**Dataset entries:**
____________________

$ cat src/rtl/sram_packet_pkg.sv
// Shared types and sizing helpers for the serial SRAM packet loader.
// Holds the FSM state encoding, default widths and counter-width constants.
package sram_packet_pkg;

    typedef enum logic [2:0] {
        ST_IDLE   = 3'd0,
        ST_SHIFT  = 3'd1,
        ST_ISSUE  = 3'd2,
        ST_WAIT   = 3'd3,
        ST_UNLOAD = 3'd4
    } state_t;

    localparam int PACKET_W_DEF = 55;
    localparam int DATA_W_DEF   = 32;
    localparam int READ_LAT_DEF = 2;

    // READ_LAT tops out at 15, so four bits always hold the wait count.
    localparam int WAIT_CNT_W   = 4;

    // Width of an unsigned counter that must reach n without wrapping.
    function automatic int cnt_width(input int n);
        return $clog2(n + 1);
    endfunction

endpackage

$ cat src/rtl/sram_packet_loader_if.sv
// Serial scan / SRAM-side bundle of the packet loader.
// The master side drives the scan chain and the read word; the slave side is the loader.
interface sram_packet_loader_if
    import sram_packet_pkg::*;
#(
    parameter int PACKET_W = PACKET_W_DEF,
    parameter int DATA_W   = DATA_W_DEF
) ();

    logic                scan_en;
    logic                scan_in;
    logic                cs_in;
    logic                err_clr;
    logic [DATA_W-1:0]   read_data;
    logic [PACKET_W-1:0] packet;
    logic                chip_select;
    logic                packet_valid;
    logic                scan_out;
    logic                busy;
    logic                frame_err;

    modport master (
        output scan_en, scan_in, cs_in, err_clr, read_data,
        input  packet, chip_select, packet_valid, scan_out, busy, frame_err
    );

    modport slave (
        input  scan_en, scan_in, cs_in, err_clr, read_data,
        output packet, chip_select, packet_valid, scan_out, busy, frame_err
    );

endinterface

$ cat src/rtl/readback_serializer.sv
// Parallel-in, serial-out read-back path: presents the captured word MSB first.
// Zeros are shifted in, so scan_out returns to 0 after the last data bit.
module readback_serializer
    import sram_packet_pkg::*;
#(
    parameter int DATA_W = DATA_W_DEF
) (
    input  logic              clk,
    input  logic              rst_n,
    input  logic              load,
    input  logic              shift,
    input  logic [DATA_W-1:0] data,
    output logic              scan_out
);

    logic [DATA_W-1:0] shift_r;
    logic              scan_out_r;

    // Capture the read word with its MSB already on scan_out, then shift toward the MSB.
    always_ff @(posedge clk or negedge rst_n) begin
        if (!rst_n) begin
            shift_r    <= '0;
            scan_out_r <= 1'b0;
        end else if (load) begin
            shift_r    <= {data[DATA_W-2:0], 1'b0};
            scan_out_r <= data[DATA_W-1];
        end else if (shift) begin
            shift_r    <= {shift_r[DATA_W-2:0], 1'b0};
            scan_out_r <= shift_r[DATA_W-1];
        end
    end

    assign scan_out = scan_out_r;

endmodule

____________________

A verbatim copy of all the records is to be produced.

**Answer to this problem:**
$ cat src/rtl/sram_packet_pkg.sv
// Shared types and sizing helpers for the serial SRAM packet loader.
// Holds the FSM state encoding, default widths and counter-width constants.
package sram_packet_pkg;

    typedef enum logic [2:0] {
        ST_IDLE   = 3'd0,
        ST_SHIFT  = 3'd1,
        ST_ISSUE  = 3'd2,
        ST_WAIT   = 3'd3,
        ST_UNLOAD = 3'd4
    } state_t;

    localparam int PACKET_W_DEF = 55;
    localparam int DATA_W_DEF   = 32;
    localparam int READ_LAT_DEF = 2;

    // READ_LAT tops out at 15, so four bits always hold the wait count.
    localparam int WAIT_CNT_W   = 4;

    // Width of an unsigned counter that must reach n without wrapping.
    function automatic int cnt_width(input int n);
        return $clog2(n + 1);
    endfunction

endpackage

$ cat src/rtl/sram_packet_loader_if.sv
// Serial scan / SRAM-side bundle of the packet loader.
// The master side drives the scan chain and the read word; the slave side is the loader.
interface sram_packet_loader_if
    import sram_packet_pkg::*;
#(
    parameter int PACKET_W = PACKET_W_DEF,
    parameter int DATA_W   = DATA_W_DEF
) ();

    logic                scan_en;
    logic                scan_in;
    logic                cs_in;
    logic                err_clr;
    logic [DATA_W-1:0]   read_data;
    logic [PACKET_W-1:0] packet;
    logic                chip_select;
    logic                packet_valid;
    logic                scan_out;
    logic                busy;
    logic                frame_err;

    modport master (
        output scan_en, scan_in, cs_in, err_clr, read_data,
        input  packet, chip_select, packet_valid, scan_out, busy, frame_err
    );

    modport slave (
        input  scan_en, scan_in, cs_in, err_clr, read_data,
        output packet, chip_select, packet_valid, scan_out, busy, frame_err
    );

endinterface

$ cat src/rtl/readback_serializer.sv
// Parallel-in, serial-out read-back path: presents the captured word MSB first.
// Zeros are shifted in, so scan_out returns to 0 after the last data bit.
module readback_serializer
    import sram_packet_pkg::*;
#(
    parameter int DATA_W = DATA_W_DEF
) (
    input  logic              clk,
    input  logic              rst_n,
    input  logic              load,
    input  logic              shift,
    input  logic [DATA_W-1:0] data,
    output logic              scan_out
);

    logic [DATA_W-1:0] shift_r;
    logic              scan_out_r;

    // Capture the read word with its MSB already on scan_out, then shift toward the MSB.
    always_ff @(posedge clk or negedge rst_n) begin
        if (!rst_n) begin
            shift_r    <= '0;
            scan_out_r <= 1'b0;
        end else if (load) begin
            shift_r    <= {data[DATA_W-2:0], 1'b0};
            scan_out_r <= data[DATA_W-1];
        end else if (shift) begin
            shift_r    <= {shift_r[DATA_W-2:0], 1'b0};
            scan_out_r <= shift_r[DATA_W-1];
        end
    end

    assign scan_out = scan_out_r;

endmodule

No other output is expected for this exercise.